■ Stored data

--- src/rtl/i2s_tx.sv ---
// I2S transmitter: one-entry holding buffer feeding a 64-BCK stereo frame, BCK/LRCK derived from in_clk.
// Optional I2S_TX_REPEAT_ON_UNDERRUN_EN: an underrun frame repeats the last transmitted pair instead of silence.
module i2s_tx #(
    parameter int HALF_DIV = 8,
    parameter int DATA_W   = 24
) (
    input  logic              in_clk,
    input  logic              in_rst,
    input  logic [DATA_W-1:0] in_left,
    input  logic [DATA_W-1:0] in_right,
    input  logic              in_valid,
    output logic              out_ready,
    output logic              out_bck,
    output logic              out_lrck,
    output logic              out_sdata,
    output logic              out_underrun
);

    localparam int DIV_W = (HALF_DIV > 2) ? $clog2(HALF_DIV) : 1;

    logic [DIV_W-1:0] div_cnt;
    logic [5:0]       bit_cnt;
    logic [5:0]       bit_cnt_nxt;
    logic [63:0]      shift_reg;
    logic [63:0]      buf_pair;
    logic [63:0]      reload_pair;
    logic             buf_full;
    logic             div_tc;
    logic             fall_evt;
    logic             load_evt;
    logic             capture;

    // Frame layout: each channel left-justified in its 32-bit slot, zero padded below.
    function automatic logic [63:0] pack_pair(input logic [DATA_W-1:0] l, input logic [DATA_W-1:0] r);
        logic [63:0] p;
        p           = '0;
        p[63 -: DATA_W] = l;
        p[31 -: DATA_W] = r;
        return p;
    endfunction

    assign div_tc      = (div_cnt == DIV_W'(HALF_DIV - 1));
    assign fall_evt    = div_tc && out_bck;
    assign load_evt    = fall_evt && (bit_cnt == 6'd63);
    assign capture     = in_valid && !buf_full;
    assign bit_cnt_nxt = bit_cnt + 6'd1;
    assign out_ready   = !buf_full;

`ifdef I2S_TX_REPEAT_ON_UNDERRUN_EN
    logic [63:0] last_pair;

    always_ff @(posedge in_clk) begin
        if (in_rst)
            last_pair <= '0;
        else if (load_evt && buf_full)
            last_pair <= buf_pair;
    end

    always_comb begin
        // NOTE: combinational outputs get a default first so no path can infer a latch.
        reload_pair = last_pair;
        if (buf_full)
            reload_pair = buf_pair;
    end
`else
    always_comb begin
        reload_pair = '0;
        if (buf_full)
            reload_pair = buf_pair;
    end
`endif

    // NOTE: buffer payload is not reset; buf_full alone decides whether it is ever used.
    always_ff @(posedge in_clk) begin
        if (capture)
            buf_pair <= pack_pair(in_left, in_right);
    end

    always_ff @(posedge in_clk) begin
        // NOTE: all state here uses non-blocking assignments so every register samples pre-edge values.
        if (in_rst) begin
            div_cnt      <= '0;
            bit_cnt      <= 6'd63;
            out_bck      <= 1'b0;
            out_lrck     <= 1'b1;
            out_sdata    <= 1'b0;
            shift_reg    <= '0;
            buf_full     <= 1'b0;
            out_underrun <= 1'b0;
        end else begin
            out_underrun <= load_evt && !buf_full;

            if (div_tc) begin
                div_cnt <= '0;
                out_bck <= ~out_bck;
            end else begin
                div_cnt <= div_cnt + DIV_W'(1);
            end

            if (fall_evt) begin
                bit_cnt  <= bit_cnt_nxt;
                out_lrck <= bit_cnt_nxt[5];
                // Registering the MSB here gives the one-BCK I2S delay after the load.
                out_sdata <= shift_reg[63];
                if (load_evt)
                    shift_reg <= reload_pair;
                else
                    shift_reg <= {shift_reg[62:0], 1'b0};
            end

            if (load_evt && buf_full)
                buf_full <= 1'b0;
            else if (capture)
                buf_full <= 1'b1;
        end
    end

endmodule

--- config.mk ---
export PLATFORM = sky130hd
export DESIGN_NAME = i2s_tx
export DESIGN_NICKNAME = d
export VERILOG_FILES = /design/src/rtl/i2s_tx.sv
export SDC_FILE = /design/constraint.sdc
export NUM_CORES = 1
export LEC_CHECK = 0
export CELL_PAD_IN_SITES_DETAIL_PLACEMENT = 1
export CELL_PAD_IN_SITES_GLOBAL_PLACEMENT = 1
export CORE_AREA = 2 2 117 119
export DETAILED_ROUTE_END_ITERATION = 10
export DIE_AREA = 0 0 119 121
export DONT_BUFFER_PORTS = 1
export GPL_TIMING_DRIVEN = 0
export MAX_ROUTING_LAYER = met4
export PLACE_DENSITY_LB_ADDON = 0.15
export SYNTH_ARGS = -nofsm -noshare
export SYNTH_HDL_FRONTEND = slang
export SYNTH_SLANG_ARGS = --single-unit
--- constraint.sdc ---
create_clock -name in_clk -period 8.45 [get_ports in_clk]
set_input_delay 1.69 -clock in_clk [delete_from_list [all_inputs] [get_ports in_clk]]
set_output_delay 1.69 -clock in_clk [all_outputs]
set_load 0.1 [all_outputs]
==> results.sh <==
export IMPL_status="finished, final reports clean"
export IMPL_drt_iter0_drc=236
export IMPL_syn_area_per_cell_um2=11.2
export IMPL_syn_nets=460
export IMPL_min_path_type="flip-flop to flip-flop"
export IMPL_postCtsHoldBufs=0
export IMPL_cts_tree="built"
export IMPL_synth_area_mm2=0.00453
export IMPL_worstSetupPathType="flip-flop to output pin"
export IMPL_leakagePower_nw=1.78
export IMPL_largest_reg_flops=56
export IMPL_wl_per_cell_um=19.7
export IMPL_dieArea_mm2=0.0144
export IMPL_cp_arrival_ns=1.58
export IMPL_synth_distinct_cells=39
export IMPL_start_util_pct=34.6
export IMPL_clock_skew_ns=0.00786
export IMPL_route_detailed_drc=0
export IMPL_end_kind="output pin"
export IMPL_num_rows=42
export IMPL_grt_usage_pct=18.9
export IMPL_fin_crit_sh_pct=38.6
export IMPL_yosysTopAreaCellShare_pct=31.8
export IMPL_grt_overflow=0
export IMPL_viasPerCell=5.50
export IMPL_cts_root_buf="clkbuf_16"
export IMPL_cts_htree_levels=4
export IMPL_hold_viol=0
export IMPL_fin_crit_ns=3.27
export IMPL_p_comb_share_pct=1.7
export IMPL_post_cts_buffers=0
export IMPL_max_freq_mhz=306
export IMPL_insertion_delay_ns=0.43
export IMPL_cts_made_buffers=17
export IMPL_clkSinkCount=117
export IMPL_antenna_found_initial=0
export IMPL_p_int_mw=1.02
export IMPL_r2r_slack_ns=5.76
export IMPL_setup_violations=0
export IMPL_grt_pass1_wl_um=19500
export IMPL_crit_fanout=8
export IMPL_grt_max_degree=31
export IMPL_rsz0062_at_grt="no"
export IMPL_grt_pass1_vias=3449
export IMPL_tightest_slew_ns=1.25
export IMPL_switching_share_pct=22.9
export IMPL_relSlewSlack_pct=16.7
export IMPL_synthTopCellsByArea="edfxtp_1 32%, dfxtp_1 30%, o211ai_1 7.6%, nand4_1 5.5%, nand2_1 4.9%"
export IMPL_p_seq_share_pct=46.2
export IMPL_ctsResizeCount=0
export IMPL_diodes=0
export IMPL_dr_pass1_iters=4
export IMPL_antenna_left=0
export IMPL_crit_cells=0
export IMPL_die_h_um=121
export IMPL_drive_above_1_share_pct=14.4
export IMPL_p_sw_mw=0.302
export IMPL_ys_ff_latch=117
export IMPL_fin_cells=615
export IMPL_syn_to_final_growth_pct=18.0
export IMPL_die_w_um=119
export IMPL_place_inst=583
export IMPL_nets=480
export IMPL_maxCapViolCount=0
export IMPL_yosys_warnings=0
export IMPL_cp_start_kind="flip-flop"
export IMPL_ys_seq_area_share_pct=62.3
export IMPL_io_pins=56
export IMPL_clkPwrFrac_pct=52.1
export IMPL_vdd_ir_drop_max_v=0.000154
export IMPL_whs_ns=0.432
export IMPL_power_density_mw_per_mm2=247
export IMPL_portBuffers=0
export IMPL_yosysTopAreaCell="edfxtp_1"
export IMPL_gp_congestion=0.750
export IMPL_ff2ff_path_depth=4
export IMPL_clock_path_buffers=2
export IMPL_final_setup_tns_ns=0
export IMPL_core_area_mm2=0.0131
export IMPL_path_clk_slew_ns=0.06
export IMPL_vias=3383
export IMPL_drt_wl_total_um=12100
export IMPL_required_ns=6.76
export IMPL_syn_inst=406
export IMPL_hpwl_um=8380
export IMPL_holdPathStages=1
export IMPL_drv_slew=0
==> final timing paths <==
kind	start	endpoint
worst min-delay path	div_cnt[0]	div_cnt[0]
worst max register to register	out_bck	shift_reg[43]
worst min register to register	div_cnt[0]	div_cnt[0]
worst max-delay path	out_bck	out_bck
==> logic make-up after synthesis <==
group | count (synthesis) | synth area share (%)
fa+ha+maj | 3 | 0.828
compound gates | 88 | 15.0
flops | 117 | 62.3
simple gates | 148 | 16.6
xor+xnor | 3 | 0.580
buf+inv | 47 | 4.69
==> worst reg2reg max path, delay by kind of cell, from the launching register on <==
family          cells  cell delay, ns
buf+inv             1            0.35
flops               1            1.15
compound gates      2            0.65
simple gates        1            0.49
==> layout make-up <==
cell class	instances	area, um^2
well taps	176	220
clock inverters	15	143
clock buffers	17	425
plain buffers	41	190
repair buffers	1	20.0
fillers	1421	7740
flip-flops and latches	117	2820
inverters	6	22.5
multi-input cells	242	1510
==> per-stage QoR <==
stage / util [%] / worst slack (ns) / power, mW / instance area [um^2]
6_report: 40.9 / 5.18 / 1.32 / 5350
5_1_grt: 40.9 / 5.11 / 1.37 / 5350
4_1_cts: 40.9 / 5.16 / 1.34 / 5350
3_5_place_dp: 36.5 / 5.53 / 0.647 / 4780
3_3_place_gp: 36.3 / 3.21 / 0.646 / 4750
2_1_floorplan: - / 4.17 / 0.636 / 4530
==> power groups by stage <==
stage               registers, mW  logic [mW]  clock network (mW)
detailed placement          0.624      0.0234                   0
CTS                         0.612      0.0234               0.706
floorplan                   0.621      0.0149                   0
global placement            0.625      0.0208                   0
global route                0.613      0.0251               0.731
finish                      0.611      0.0226               0.688
==> placed cells by master, fill, tap and decap left out, types with 7 or more instances in the layout <==
cell       count
dfxtp_1       69
nand2_1       59
edfxtp_1      48
o211ai_1      46
nand4_1       40
nand3_1       24
buf_2         23
clkbuf_16     17
clkbuf_1      13
o2111ai_1     10
a21oi_1       10
a311o_1        7
==> synth_stat cells <==
library cell,n
o31ai_1,1
nand4_2,1
o21ai_0,2
or3_1,2
nand3_1,24
o211ai_1,46
a21oi_2,1
xor2_1,1
ha_1,3
o2111ai_1,10
nor3_1,4
xnor2_1,2
and4b_1,1
buf_2,23
or4_1,2
clkbuf_1,13
buf_4,2
a21oi_1,10
nand2_1,59
and3b_1,1
a2111oi_0,3
dfxtp_1,69
a211oi_1,1
a311o_1,7
inv_1,4
nor4_1,1
o2111a_1,4
nor3b_1,2
nand4_1,40
and3_1,4
and2_1,1
inv_2,2
nor2_1,4
nor2b_1,1
o221ai_1,2
o21ai_1,1
and4_1,1
buf_1,3
edfxtp_1,48
==> per-layer routing <==
metal,GRT usage [%],up-vias,part of all wire [%]
met5,-,-,0
met4,7.81,0,1.4
met3,5.31,17,2.9
met2,28.5,60,48
met1,23.9,1683,48
li1,-,1623,-
Power figures use the tool's default switching activity.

■ PROBLEM
Which lines of the records contain the word "capture"? Copy each of them.

■ EXERCISE OUTPUT
    logic             capture;
    assign capture     = in_valid && !buf_full;
        if (capture)
            else if (capture)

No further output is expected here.